## WORK REQUEST
All that is needed is each line of the entries holding the word "usage", copied as it stands.

## MATERIAL PROVIDED
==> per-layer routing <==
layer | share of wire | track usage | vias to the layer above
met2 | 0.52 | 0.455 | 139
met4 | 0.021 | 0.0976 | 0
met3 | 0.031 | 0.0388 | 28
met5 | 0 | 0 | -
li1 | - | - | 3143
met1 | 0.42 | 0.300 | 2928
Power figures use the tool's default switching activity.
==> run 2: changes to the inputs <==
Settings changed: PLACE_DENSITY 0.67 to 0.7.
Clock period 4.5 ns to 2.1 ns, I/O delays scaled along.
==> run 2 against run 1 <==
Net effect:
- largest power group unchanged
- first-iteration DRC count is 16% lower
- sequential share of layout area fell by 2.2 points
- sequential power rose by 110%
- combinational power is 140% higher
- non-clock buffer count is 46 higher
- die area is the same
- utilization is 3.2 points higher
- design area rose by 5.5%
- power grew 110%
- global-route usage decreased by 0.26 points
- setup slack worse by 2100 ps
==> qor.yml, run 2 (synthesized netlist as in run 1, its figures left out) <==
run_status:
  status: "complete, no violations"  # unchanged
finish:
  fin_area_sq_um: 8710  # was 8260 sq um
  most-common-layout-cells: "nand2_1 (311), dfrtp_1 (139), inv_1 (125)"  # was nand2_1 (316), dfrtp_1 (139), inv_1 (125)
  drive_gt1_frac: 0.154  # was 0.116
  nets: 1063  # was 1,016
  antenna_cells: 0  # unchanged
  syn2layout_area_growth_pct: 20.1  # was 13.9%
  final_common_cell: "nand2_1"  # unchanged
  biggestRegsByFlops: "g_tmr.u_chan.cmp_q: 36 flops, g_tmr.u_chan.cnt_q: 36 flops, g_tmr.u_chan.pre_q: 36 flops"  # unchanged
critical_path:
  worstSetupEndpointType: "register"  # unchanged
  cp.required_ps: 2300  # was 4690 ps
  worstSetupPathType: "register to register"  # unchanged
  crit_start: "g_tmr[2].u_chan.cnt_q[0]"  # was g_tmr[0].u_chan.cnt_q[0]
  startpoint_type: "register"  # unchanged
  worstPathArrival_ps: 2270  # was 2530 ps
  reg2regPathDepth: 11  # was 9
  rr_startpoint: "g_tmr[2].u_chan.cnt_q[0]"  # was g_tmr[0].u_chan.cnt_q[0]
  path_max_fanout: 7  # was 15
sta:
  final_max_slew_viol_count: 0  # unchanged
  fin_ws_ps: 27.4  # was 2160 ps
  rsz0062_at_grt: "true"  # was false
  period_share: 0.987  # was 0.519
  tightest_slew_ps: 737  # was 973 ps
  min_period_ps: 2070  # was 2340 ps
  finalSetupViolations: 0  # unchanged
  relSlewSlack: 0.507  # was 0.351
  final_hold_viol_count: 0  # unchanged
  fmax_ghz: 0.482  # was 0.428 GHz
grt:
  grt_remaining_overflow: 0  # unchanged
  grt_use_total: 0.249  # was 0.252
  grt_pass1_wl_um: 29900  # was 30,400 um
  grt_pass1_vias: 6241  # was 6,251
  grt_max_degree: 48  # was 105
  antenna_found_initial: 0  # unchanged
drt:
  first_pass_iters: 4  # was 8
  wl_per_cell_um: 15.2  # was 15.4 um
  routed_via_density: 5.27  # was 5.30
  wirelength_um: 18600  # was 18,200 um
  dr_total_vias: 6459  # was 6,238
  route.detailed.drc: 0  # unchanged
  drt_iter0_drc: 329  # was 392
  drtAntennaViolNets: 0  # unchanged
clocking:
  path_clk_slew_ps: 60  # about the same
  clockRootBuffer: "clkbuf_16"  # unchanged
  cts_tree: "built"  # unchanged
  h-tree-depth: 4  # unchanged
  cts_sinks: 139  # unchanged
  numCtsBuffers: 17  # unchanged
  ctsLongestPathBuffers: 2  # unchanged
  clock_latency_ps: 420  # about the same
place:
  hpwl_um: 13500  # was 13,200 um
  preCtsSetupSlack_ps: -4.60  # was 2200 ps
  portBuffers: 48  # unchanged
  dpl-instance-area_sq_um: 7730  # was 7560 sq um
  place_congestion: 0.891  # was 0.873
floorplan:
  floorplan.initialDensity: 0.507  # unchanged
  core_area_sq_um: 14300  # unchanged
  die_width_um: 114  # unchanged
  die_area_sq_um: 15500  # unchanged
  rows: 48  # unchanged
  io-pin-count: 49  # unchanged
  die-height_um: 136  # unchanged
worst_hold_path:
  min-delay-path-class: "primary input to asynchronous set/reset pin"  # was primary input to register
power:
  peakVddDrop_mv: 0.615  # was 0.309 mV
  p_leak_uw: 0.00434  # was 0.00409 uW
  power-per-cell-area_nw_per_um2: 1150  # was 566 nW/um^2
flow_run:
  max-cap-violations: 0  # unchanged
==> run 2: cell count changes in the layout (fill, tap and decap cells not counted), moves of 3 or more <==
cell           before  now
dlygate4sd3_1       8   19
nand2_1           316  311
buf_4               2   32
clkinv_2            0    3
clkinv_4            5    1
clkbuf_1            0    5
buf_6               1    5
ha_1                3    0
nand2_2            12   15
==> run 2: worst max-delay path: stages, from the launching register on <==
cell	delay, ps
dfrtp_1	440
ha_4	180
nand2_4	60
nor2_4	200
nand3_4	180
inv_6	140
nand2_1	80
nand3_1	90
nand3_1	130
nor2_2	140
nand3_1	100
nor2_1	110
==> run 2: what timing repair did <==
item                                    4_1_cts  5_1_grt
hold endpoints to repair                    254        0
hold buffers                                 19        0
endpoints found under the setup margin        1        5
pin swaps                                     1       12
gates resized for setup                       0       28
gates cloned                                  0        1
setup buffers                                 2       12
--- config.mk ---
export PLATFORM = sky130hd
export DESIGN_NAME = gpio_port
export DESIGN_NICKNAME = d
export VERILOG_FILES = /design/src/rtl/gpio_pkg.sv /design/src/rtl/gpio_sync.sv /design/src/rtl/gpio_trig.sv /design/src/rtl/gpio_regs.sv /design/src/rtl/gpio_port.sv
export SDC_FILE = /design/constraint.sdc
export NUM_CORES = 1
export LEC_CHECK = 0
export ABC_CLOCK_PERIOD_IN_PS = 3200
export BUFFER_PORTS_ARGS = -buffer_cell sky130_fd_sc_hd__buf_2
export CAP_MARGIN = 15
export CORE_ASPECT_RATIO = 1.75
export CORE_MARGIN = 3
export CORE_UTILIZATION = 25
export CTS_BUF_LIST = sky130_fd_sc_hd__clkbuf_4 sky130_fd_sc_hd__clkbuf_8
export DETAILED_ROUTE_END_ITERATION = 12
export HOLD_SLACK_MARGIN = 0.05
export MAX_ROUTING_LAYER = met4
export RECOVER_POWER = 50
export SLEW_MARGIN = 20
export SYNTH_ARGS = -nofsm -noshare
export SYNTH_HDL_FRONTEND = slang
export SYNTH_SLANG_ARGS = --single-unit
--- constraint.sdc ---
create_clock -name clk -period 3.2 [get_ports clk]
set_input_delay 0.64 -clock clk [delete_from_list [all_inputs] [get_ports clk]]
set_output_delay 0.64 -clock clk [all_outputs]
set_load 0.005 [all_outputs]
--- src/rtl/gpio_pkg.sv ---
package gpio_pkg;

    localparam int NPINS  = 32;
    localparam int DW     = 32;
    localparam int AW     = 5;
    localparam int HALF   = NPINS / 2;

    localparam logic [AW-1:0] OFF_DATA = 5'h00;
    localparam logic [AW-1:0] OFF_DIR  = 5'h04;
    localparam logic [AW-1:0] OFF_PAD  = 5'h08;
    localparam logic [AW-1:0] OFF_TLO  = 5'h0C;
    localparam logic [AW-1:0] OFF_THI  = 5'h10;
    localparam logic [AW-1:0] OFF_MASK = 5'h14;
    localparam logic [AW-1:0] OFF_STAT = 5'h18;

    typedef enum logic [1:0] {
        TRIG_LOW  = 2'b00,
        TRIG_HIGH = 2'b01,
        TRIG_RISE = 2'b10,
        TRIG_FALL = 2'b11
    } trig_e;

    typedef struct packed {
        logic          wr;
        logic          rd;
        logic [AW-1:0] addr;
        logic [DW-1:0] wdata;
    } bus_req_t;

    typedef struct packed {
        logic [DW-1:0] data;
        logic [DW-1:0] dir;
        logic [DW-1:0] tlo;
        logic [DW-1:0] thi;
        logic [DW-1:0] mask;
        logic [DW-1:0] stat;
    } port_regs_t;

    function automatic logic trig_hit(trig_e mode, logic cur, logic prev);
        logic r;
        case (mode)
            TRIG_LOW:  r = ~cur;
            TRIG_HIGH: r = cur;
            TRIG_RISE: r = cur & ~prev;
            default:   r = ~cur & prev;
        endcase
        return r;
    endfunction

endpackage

## TASK ANSWER
layer | share of wire | track usage | vias to the layer above
- global-route usage decreased by 0.26 points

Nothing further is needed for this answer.